>>>>

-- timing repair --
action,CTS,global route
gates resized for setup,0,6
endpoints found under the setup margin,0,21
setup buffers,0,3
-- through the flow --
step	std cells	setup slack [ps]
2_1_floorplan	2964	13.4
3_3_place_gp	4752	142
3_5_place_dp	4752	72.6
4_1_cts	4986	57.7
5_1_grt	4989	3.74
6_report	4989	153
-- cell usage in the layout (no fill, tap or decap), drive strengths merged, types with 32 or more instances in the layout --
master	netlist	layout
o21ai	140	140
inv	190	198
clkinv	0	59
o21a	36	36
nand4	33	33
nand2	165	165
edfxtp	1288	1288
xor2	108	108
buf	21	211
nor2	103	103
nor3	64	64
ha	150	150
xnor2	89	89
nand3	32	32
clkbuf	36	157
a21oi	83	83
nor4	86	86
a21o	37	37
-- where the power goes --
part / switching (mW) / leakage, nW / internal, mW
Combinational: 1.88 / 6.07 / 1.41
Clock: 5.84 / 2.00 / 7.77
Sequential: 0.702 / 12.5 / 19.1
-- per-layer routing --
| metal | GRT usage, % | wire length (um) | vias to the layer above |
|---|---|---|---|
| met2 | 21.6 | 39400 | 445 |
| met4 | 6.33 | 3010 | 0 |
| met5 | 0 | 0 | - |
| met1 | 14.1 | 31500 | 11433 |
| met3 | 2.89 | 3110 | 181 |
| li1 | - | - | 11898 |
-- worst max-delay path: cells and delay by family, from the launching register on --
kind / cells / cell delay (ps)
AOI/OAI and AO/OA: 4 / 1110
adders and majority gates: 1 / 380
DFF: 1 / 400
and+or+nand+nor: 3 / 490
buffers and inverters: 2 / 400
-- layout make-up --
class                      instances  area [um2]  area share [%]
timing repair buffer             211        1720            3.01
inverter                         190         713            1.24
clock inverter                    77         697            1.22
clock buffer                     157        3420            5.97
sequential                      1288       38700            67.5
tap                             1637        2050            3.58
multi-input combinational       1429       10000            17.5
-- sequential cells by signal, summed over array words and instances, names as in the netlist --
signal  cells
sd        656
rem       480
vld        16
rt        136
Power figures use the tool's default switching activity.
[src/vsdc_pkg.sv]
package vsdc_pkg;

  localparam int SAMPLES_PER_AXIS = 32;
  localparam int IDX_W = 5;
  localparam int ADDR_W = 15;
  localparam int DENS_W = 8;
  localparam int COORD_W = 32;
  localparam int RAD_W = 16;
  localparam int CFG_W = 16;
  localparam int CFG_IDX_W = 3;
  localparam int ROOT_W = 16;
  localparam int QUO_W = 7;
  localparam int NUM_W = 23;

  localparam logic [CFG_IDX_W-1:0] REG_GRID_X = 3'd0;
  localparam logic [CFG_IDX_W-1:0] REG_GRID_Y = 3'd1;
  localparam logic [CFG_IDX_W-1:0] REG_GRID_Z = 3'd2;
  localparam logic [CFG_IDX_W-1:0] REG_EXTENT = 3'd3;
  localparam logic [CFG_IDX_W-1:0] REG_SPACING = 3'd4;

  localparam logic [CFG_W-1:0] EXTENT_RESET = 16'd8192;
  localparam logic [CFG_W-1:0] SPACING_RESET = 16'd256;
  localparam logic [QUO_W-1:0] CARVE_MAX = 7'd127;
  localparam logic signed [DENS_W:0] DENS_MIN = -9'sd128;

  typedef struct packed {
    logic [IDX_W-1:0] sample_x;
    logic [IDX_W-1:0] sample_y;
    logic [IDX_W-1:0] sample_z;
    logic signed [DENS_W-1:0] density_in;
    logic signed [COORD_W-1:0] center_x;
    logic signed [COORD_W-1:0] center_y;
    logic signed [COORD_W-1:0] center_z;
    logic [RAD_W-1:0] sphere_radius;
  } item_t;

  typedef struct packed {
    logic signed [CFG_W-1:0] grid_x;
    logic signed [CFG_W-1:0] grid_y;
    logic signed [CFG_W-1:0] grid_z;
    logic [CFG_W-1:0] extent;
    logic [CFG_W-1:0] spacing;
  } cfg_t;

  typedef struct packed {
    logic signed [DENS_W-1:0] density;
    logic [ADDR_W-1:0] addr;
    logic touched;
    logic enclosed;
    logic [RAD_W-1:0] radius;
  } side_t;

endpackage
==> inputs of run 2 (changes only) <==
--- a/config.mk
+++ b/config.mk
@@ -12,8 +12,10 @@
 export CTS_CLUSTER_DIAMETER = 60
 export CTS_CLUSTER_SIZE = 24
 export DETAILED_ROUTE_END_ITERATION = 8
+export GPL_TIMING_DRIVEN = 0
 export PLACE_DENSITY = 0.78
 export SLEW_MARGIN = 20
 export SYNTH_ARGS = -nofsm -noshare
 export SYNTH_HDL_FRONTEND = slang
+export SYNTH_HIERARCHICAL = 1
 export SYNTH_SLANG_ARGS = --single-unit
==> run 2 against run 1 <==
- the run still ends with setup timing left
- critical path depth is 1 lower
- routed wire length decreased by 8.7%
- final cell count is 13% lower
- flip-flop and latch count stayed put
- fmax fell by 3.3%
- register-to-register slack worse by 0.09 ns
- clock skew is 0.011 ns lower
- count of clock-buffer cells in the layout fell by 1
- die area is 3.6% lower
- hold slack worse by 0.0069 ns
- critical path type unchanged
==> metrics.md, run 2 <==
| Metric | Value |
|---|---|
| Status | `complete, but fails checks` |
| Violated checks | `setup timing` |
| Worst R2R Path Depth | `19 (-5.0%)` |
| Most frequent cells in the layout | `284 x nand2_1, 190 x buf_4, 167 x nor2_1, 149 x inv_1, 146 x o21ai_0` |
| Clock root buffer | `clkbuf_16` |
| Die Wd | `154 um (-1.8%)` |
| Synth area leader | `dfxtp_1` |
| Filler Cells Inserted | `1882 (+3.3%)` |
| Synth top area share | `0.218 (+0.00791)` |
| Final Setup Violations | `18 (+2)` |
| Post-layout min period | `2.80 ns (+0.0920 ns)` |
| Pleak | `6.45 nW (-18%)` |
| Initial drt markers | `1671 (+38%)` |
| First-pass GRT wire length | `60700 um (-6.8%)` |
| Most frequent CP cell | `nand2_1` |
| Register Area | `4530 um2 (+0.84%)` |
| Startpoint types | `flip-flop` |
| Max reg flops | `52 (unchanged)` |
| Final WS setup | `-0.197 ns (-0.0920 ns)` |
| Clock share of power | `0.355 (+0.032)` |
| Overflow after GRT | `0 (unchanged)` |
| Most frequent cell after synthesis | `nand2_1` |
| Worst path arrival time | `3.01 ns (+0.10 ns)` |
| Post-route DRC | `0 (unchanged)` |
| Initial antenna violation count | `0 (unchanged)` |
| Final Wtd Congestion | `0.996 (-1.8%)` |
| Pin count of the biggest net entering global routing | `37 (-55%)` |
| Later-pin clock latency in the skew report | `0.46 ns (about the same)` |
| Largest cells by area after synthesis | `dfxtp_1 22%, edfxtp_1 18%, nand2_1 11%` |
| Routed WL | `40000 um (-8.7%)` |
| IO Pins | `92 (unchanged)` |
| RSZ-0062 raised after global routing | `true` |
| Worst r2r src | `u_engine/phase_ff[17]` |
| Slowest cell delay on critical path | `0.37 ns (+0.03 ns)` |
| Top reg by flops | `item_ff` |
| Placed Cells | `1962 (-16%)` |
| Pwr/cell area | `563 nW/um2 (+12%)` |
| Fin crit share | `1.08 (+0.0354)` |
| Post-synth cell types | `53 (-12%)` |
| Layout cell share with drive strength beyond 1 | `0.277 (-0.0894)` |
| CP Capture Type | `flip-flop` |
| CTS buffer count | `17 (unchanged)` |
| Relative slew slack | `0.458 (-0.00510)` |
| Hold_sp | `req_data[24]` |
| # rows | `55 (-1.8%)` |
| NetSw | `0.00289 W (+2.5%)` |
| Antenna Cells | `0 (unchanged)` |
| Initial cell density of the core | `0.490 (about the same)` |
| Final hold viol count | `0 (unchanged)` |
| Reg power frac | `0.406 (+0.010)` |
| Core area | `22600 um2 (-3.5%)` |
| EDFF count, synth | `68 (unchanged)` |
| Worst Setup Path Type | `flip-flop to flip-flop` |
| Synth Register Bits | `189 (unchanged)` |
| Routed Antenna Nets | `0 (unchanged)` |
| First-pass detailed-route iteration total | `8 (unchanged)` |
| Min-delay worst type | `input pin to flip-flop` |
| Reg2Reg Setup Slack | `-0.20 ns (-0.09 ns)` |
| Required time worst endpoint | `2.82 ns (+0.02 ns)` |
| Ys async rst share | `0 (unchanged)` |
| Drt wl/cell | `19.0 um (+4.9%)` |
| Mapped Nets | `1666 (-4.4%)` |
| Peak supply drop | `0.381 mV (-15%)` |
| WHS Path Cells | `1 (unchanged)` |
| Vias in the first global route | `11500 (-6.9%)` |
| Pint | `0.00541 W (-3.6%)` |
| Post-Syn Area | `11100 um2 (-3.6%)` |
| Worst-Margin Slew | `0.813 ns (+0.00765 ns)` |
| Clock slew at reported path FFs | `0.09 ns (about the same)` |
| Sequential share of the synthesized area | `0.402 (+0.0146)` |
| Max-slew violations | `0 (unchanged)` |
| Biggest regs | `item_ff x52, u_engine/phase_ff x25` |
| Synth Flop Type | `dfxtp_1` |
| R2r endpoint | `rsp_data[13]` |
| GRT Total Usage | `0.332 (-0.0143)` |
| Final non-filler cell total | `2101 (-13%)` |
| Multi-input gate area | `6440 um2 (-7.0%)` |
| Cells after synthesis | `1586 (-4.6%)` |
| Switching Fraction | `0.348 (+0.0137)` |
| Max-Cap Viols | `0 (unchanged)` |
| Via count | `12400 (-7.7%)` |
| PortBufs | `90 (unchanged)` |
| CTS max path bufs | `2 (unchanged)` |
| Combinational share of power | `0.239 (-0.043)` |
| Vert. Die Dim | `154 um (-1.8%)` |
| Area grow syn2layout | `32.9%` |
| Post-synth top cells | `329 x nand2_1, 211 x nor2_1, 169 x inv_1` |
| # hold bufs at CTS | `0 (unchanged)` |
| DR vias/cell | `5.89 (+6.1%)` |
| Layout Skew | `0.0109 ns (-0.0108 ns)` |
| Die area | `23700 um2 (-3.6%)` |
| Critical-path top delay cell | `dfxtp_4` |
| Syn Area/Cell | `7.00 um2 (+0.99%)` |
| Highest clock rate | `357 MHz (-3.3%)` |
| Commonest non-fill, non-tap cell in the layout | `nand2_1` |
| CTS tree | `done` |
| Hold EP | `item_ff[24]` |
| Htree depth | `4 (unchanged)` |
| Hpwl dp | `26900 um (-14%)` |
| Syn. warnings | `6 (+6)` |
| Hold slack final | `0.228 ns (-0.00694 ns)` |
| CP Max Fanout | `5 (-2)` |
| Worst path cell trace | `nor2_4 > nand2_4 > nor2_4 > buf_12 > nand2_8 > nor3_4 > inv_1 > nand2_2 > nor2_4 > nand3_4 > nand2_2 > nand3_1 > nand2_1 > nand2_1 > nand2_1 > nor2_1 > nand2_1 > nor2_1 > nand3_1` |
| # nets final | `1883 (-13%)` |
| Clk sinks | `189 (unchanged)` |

<<<<

Pull every line with the string "about" from the data above.

| Later-pin clock latency in the skew report | `0.46 ns (about the same)` |
| Initial cell density of the core | `0.490 (about the same)` |
| Clock slew at reported path FFs | `0.09 ns (about the same)` |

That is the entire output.